Write out each line of the records that has "typedef" in it.

[Extracted data Boundary: Start]

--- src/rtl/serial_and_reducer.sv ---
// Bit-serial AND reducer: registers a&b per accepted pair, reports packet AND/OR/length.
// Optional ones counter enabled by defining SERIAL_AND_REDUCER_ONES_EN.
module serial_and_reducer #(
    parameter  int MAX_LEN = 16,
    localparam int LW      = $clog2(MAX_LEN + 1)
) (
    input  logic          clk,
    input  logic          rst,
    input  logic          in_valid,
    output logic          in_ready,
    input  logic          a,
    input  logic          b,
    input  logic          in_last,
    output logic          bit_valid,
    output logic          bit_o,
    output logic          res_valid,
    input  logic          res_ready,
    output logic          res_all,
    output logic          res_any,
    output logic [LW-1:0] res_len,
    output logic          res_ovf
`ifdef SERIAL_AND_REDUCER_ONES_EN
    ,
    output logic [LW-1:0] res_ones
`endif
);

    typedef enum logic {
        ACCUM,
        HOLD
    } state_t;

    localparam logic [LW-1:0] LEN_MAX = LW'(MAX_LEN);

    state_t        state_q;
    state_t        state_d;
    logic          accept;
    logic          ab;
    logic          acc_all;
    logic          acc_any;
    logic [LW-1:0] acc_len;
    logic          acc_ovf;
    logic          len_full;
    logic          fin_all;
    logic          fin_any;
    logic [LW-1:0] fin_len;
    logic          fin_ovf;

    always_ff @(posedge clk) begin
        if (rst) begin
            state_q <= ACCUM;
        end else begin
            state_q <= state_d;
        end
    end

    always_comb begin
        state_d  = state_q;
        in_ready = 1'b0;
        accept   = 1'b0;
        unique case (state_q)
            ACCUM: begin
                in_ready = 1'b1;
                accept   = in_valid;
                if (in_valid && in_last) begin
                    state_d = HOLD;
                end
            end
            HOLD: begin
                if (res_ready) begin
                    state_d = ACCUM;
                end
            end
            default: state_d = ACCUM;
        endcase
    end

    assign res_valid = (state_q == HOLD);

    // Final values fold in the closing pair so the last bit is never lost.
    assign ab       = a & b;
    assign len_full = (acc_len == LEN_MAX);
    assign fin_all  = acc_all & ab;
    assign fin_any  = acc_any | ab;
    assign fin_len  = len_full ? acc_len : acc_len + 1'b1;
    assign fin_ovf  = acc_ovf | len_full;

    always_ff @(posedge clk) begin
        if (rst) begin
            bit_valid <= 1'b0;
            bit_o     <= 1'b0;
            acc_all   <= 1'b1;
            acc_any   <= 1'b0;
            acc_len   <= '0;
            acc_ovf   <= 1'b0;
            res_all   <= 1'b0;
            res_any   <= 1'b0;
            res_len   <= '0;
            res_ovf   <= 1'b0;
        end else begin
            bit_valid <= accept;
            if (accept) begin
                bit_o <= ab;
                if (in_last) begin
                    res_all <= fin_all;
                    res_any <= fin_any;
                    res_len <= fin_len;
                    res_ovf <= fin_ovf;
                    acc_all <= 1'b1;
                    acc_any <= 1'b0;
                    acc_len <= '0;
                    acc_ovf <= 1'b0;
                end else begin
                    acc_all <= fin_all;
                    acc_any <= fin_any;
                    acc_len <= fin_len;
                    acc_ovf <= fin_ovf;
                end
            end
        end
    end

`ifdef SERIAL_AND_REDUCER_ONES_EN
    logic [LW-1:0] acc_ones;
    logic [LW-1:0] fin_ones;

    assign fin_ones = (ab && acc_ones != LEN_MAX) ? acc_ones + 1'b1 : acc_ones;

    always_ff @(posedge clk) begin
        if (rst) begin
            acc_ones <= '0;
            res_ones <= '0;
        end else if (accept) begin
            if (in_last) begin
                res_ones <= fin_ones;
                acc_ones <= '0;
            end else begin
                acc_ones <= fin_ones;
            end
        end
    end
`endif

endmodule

[Extracted data Boundary: End]
[Extracted data Boundary: Start]

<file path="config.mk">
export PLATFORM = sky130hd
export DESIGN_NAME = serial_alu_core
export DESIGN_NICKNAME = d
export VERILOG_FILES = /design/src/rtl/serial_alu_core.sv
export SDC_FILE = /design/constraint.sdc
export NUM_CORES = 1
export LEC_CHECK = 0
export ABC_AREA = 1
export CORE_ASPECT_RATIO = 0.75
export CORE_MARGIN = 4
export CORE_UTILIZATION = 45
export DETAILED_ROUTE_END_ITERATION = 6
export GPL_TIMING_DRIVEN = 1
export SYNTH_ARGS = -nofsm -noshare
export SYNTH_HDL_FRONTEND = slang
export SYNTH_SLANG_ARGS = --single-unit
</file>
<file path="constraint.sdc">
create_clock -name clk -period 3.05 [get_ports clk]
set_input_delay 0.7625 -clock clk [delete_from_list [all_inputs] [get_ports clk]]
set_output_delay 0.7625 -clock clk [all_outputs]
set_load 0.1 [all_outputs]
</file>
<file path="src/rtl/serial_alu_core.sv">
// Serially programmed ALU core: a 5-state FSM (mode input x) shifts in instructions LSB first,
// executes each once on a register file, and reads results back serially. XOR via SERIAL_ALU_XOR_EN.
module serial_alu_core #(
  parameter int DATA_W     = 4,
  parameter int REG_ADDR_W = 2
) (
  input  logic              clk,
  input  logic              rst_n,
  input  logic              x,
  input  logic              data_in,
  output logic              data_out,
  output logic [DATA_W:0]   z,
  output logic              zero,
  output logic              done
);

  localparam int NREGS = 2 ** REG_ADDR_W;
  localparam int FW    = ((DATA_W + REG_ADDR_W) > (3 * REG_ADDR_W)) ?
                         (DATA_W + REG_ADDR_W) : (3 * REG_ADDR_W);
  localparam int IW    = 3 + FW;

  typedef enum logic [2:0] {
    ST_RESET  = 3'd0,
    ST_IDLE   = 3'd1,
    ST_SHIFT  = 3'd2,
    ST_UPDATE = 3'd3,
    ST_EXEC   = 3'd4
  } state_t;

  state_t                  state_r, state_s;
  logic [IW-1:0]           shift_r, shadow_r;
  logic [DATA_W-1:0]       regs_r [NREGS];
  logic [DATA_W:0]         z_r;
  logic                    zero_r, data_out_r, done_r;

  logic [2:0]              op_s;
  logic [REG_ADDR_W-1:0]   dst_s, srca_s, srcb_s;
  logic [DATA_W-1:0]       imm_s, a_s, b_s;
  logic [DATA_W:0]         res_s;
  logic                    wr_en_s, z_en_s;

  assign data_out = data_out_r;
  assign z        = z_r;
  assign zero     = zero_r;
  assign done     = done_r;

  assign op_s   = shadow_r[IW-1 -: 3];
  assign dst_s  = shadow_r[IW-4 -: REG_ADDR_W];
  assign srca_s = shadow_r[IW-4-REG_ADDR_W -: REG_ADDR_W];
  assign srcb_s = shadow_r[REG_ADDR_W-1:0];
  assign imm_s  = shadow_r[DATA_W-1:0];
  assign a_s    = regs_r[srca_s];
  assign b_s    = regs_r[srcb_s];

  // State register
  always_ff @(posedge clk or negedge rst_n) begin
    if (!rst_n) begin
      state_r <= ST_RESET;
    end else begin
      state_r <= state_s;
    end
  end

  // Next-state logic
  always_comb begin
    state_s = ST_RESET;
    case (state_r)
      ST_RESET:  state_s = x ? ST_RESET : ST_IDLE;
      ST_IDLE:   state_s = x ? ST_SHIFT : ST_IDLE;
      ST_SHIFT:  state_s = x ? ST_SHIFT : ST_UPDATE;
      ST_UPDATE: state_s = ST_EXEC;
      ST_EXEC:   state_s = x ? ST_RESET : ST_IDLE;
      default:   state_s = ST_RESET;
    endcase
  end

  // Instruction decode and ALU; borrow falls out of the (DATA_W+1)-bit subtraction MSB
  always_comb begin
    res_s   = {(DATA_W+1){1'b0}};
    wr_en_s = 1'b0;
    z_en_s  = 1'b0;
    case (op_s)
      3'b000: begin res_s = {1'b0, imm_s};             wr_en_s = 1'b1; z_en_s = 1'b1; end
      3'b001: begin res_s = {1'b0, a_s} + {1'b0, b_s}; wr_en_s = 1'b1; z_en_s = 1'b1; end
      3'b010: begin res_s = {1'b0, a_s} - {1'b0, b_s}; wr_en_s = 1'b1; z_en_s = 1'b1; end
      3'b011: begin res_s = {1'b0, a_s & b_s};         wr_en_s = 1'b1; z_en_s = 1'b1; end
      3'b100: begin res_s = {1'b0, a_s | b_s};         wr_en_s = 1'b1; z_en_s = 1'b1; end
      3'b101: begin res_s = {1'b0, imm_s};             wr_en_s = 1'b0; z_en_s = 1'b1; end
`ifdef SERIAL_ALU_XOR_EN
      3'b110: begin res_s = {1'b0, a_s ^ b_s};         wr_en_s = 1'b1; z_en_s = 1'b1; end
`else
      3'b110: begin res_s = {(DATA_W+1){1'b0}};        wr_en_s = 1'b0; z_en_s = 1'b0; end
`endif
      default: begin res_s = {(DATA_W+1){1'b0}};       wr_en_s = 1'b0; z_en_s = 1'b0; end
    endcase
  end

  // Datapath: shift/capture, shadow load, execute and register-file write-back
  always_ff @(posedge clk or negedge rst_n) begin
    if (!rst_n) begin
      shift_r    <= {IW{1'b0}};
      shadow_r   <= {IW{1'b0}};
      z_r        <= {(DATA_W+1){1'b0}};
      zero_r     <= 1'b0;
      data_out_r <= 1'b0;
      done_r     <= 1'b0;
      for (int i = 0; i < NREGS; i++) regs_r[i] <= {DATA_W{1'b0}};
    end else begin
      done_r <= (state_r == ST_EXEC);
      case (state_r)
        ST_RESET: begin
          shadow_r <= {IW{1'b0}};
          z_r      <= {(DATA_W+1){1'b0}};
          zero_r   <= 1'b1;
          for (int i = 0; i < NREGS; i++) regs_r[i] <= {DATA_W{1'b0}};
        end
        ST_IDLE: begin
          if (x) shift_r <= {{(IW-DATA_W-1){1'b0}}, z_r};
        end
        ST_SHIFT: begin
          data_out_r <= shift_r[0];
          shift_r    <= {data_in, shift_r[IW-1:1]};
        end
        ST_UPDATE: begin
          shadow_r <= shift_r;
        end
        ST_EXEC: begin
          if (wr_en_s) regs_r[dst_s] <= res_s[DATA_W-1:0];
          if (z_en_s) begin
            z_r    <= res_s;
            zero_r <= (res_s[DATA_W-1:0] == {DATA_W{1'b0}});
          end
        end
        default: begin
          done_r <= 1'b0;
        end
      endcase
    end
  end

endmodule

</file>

[Extracted data Boundary: End]

Task solution:
    typedef enum logic {
  typedef enum logic [2:0] {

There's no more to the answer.